En una Sevilla accesible, hogares accesibles

El miércoles 18 de julio finalizó el plazo para solicitar ayudas del Ayuntamiento de Sevilla para la instalación de ascensores. Como en convocatorias anteriores, la sola publicación de las subvenciones ha significado un importante estímulo para el sector de la rehabilitación de edificios y la accesibilidad en Sevilla, pero ante todo ha puesto de manifiesto el largo camino por recorrer para hacerla una ciudad plenamente accesible.

El Real Decreto Legislativo 1/2013, de 29 de noviembre, por el que se aprueba el Texto Refundido de la Ley General de las Personas con Discapacidad y de su Inclusión Social establecía que desde el 4 de diciembre de 2017 todos los edificios en España debían ser accesibles, sin embargo, es evidente que la fecha ha pasado desapercibida.

En 2011 la Encuesta de Censo y Vivienda elaborada por el INE, que es la última que se ha publicado sobre este asunto, revelaba que existían en Sevilla 15.872 bloques de pisos de cuatro plantas sobre rasante (es decir, hasta tercer piso), de los cuales 7.956 carecían de ascensor. ¿Ha variado esta deshonrosa cifra? Basta con salir a la calle para comprobar que no en la medida suficiente.

¿Qué ha hecho la Administración para cumplir con la Ley? En su acepción más tangible, emitir líneas de ayudas económicas para las comunidades de propietarios: las últimas, de la Junta de Andalucía para la rehabilitación de edificios en 2017, y las del Ayuntamiento de Sevilla específicamente para instalación de ascensores en 2017 y 2018.
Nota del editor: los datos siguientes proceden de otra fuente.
===== config.mk =====
export PLATFORM = sky130hd
export DESIGN_NAME = fp_widen_unpacker
export DESIGN_NICKNAME = d
export VERILOG_FILES = /design/src/rtl/fp_widen_unpacker.sv
export SDC_FILE = /design/constraint.sdc
export NUM_CORES = 1
export LEC_CHECK = 0
export BUFFER_PORTS_ARGS = -buffer_cell sky130_fd_sc_hd__buf_2
export CORE_MARGIN = 2
export CORE_UTILIZATION = 50
export DETAILED_ROUTE_END_ITERATION = 7
export PLACE_DENSITY = 0.7
export RECOVER_POWER = 100
export SYNTH_ARGS = -nofsm -noshare
export SYNTH_HDL_FRONTEND = slang
export SYNTH_SLANG_ARGS = --single-unit
export TNS_END_PERCENT = 30

===== constraint.sdc =====
create_clock -name clk -period 4.5 [get_ports clk]
set_clock_uncertainty 0.15 [all_clocks]
set_input_delay 0.45 -clock clk [delete_from_list [all_inputs] [get_ports clk]]
set_output_delay 0.45 -clock clk [all_outputs]
set_load 0.005 [all_outputs]
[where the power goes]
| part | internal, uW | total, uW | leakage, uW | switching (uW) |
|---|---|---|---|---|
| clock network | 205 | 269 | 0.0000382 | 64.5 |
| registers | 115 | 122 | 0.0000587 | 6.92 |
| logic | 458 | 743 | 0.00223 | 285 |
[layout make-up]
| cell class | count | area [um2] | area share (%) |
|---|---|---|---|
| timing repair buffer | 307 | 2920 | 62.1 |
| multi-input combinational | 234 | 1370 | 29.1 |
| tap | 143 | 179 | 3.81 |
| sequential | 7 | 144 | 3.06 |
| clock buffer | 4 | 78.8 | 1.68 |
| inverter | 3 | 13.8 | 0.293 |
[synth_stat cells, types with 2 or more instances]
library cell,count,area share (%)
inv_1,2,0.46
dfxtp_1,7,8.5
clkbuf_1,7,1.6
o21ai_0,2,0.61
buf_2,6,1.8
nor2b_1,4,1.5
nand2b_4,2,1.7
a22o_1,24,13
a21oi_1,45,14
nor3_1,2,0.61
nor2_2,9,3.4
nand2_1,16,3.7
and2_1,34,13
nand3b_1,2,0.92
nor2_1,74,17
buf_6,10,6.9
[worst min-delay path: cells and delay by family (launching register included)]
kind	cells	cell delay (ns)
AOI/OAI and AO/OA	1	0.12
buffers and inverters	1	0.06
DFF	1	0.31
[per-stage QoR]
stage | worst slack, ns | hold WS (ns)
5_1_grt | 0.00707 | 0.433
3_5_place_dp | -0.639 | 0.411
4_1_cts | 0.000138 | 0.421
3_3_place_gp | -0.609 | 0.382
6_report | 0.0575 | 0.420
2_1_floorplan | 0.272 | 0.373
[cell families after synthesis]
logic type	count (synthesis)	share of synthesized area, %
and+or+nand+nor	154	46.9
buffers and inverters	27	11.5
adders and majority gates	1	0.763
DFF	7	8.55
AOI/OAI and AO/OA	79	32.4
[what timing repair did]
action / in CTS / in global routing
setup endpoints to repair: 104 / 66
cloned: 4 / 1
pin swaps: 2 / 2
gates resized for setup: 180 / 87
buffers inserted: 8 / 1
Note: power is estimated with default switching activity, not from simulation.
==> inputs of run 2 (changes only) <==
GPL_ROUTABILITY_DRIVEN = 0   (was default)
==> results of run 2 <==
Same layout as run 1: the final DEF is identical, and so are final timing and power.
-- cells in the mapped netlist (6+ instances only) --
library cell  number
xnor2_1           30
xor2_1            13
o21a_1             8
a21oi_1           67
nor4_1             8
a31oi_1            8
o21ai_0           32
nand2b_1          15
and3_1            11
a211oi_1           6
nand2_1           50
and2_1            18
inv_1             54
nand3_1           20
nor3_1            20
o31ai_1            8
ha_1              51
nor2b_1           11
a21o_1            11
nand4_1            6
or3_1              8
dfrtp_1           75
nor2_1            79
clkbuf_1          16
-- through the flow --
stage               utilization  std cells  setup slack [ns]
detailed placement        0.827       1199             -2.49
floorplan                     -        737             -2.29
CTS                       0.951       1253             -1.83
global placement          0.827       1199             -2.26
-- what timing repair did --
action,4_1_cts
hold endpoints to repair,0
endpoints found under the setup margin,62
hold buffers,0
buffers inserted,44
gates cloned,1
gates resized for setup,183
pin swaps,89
File: src/rtl/output_spad_writer_if.sv
// Router-to-SPAD write bundle for output_spad_writer.
// OSW_STALL_CNT_EN adds the o_stall_cycles status bus.
interface output_spad_writer_if #(
  parameter int AW = 8,
  parameter int DW = 16
);
  logic          i_start;
  logic [AW-1:0] i_base_addr;
  logic [AW:0]   i_num_words;
  logic [DW-1:0] i_data;
  logic          i_valid;
  logic          i_wr_ready;
  logic          o_wr_en;
  logic [AW-1:0] o_wr_addr;
  logic [DW-1:0] o_wr_data;
  logic          o_busy;
  logic          o_done;
  logic          o_overflow;
`ifdef OSW_STALL_CNT_EN
  logic [15:0]   o_stall_cycles;
`endif

  modport slave (
    input  i_start, i_base_addr, i_num_words,
    input  i_data, i_valid, i_wr_ready,
    output o_wr_en, o_wr_addr, o_wr_data,
`ifdef OSW_STALL_CNT_EN
    output o_stall_cycles,
`endif
    output o_busy, o_done, o_overflow
  );

  modport master (
    output i_start, i_base_addr, i_num_words,
    output i_data, i_valid, i_wr_ready,
    input  o_wr_en, o_wr_addr, o_wr_data,
`ifdef OSW_STALL_CNT_EN
    input  o_stall_cycles,
`endif
    input  o_busy, o_done, o_overflow
  );
endinterface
En paralelo, el Ayuntamiento de Sevilla ha puesto en marcha un Plan de Accesibilidad Universal para la ciudad. Un proyecto participativo para «mejorar la accesibilidad en el espacio urbano, la edificación, el transporte, las comunicaciones y servicios». Una empresa ambiciosa y justa, pero que hay que preocuparse por llevar hasta los hogares: hay vecinos que no no podrán disfrutar de una ciudad más accesible si sencillamente siguen prisioneros de sus propios hogares.

Las últimas convocatorias de la Administración han ayudado a algunas familias y han animado a otras, con o sin respaldo de subvención, a informarse sobre cómo instalar un ascensor en su comunidad de propietarios. Son iniciativas con buena acogida y que hay que agradecer, pero no puede quedar ahí. El mismo empeño decidido por hacer de Sevilla una ciudad 100% accesible no puede dejar fuera a las viviendas de los sevillanos, de modo que a los estímulos económicos (más cuantiosos y más frecuentes) deben acompañar nuevas facilidades e incentivos, con el afán de que ni un sólo sevillano se quede en casa, atrapado por unas escaleras.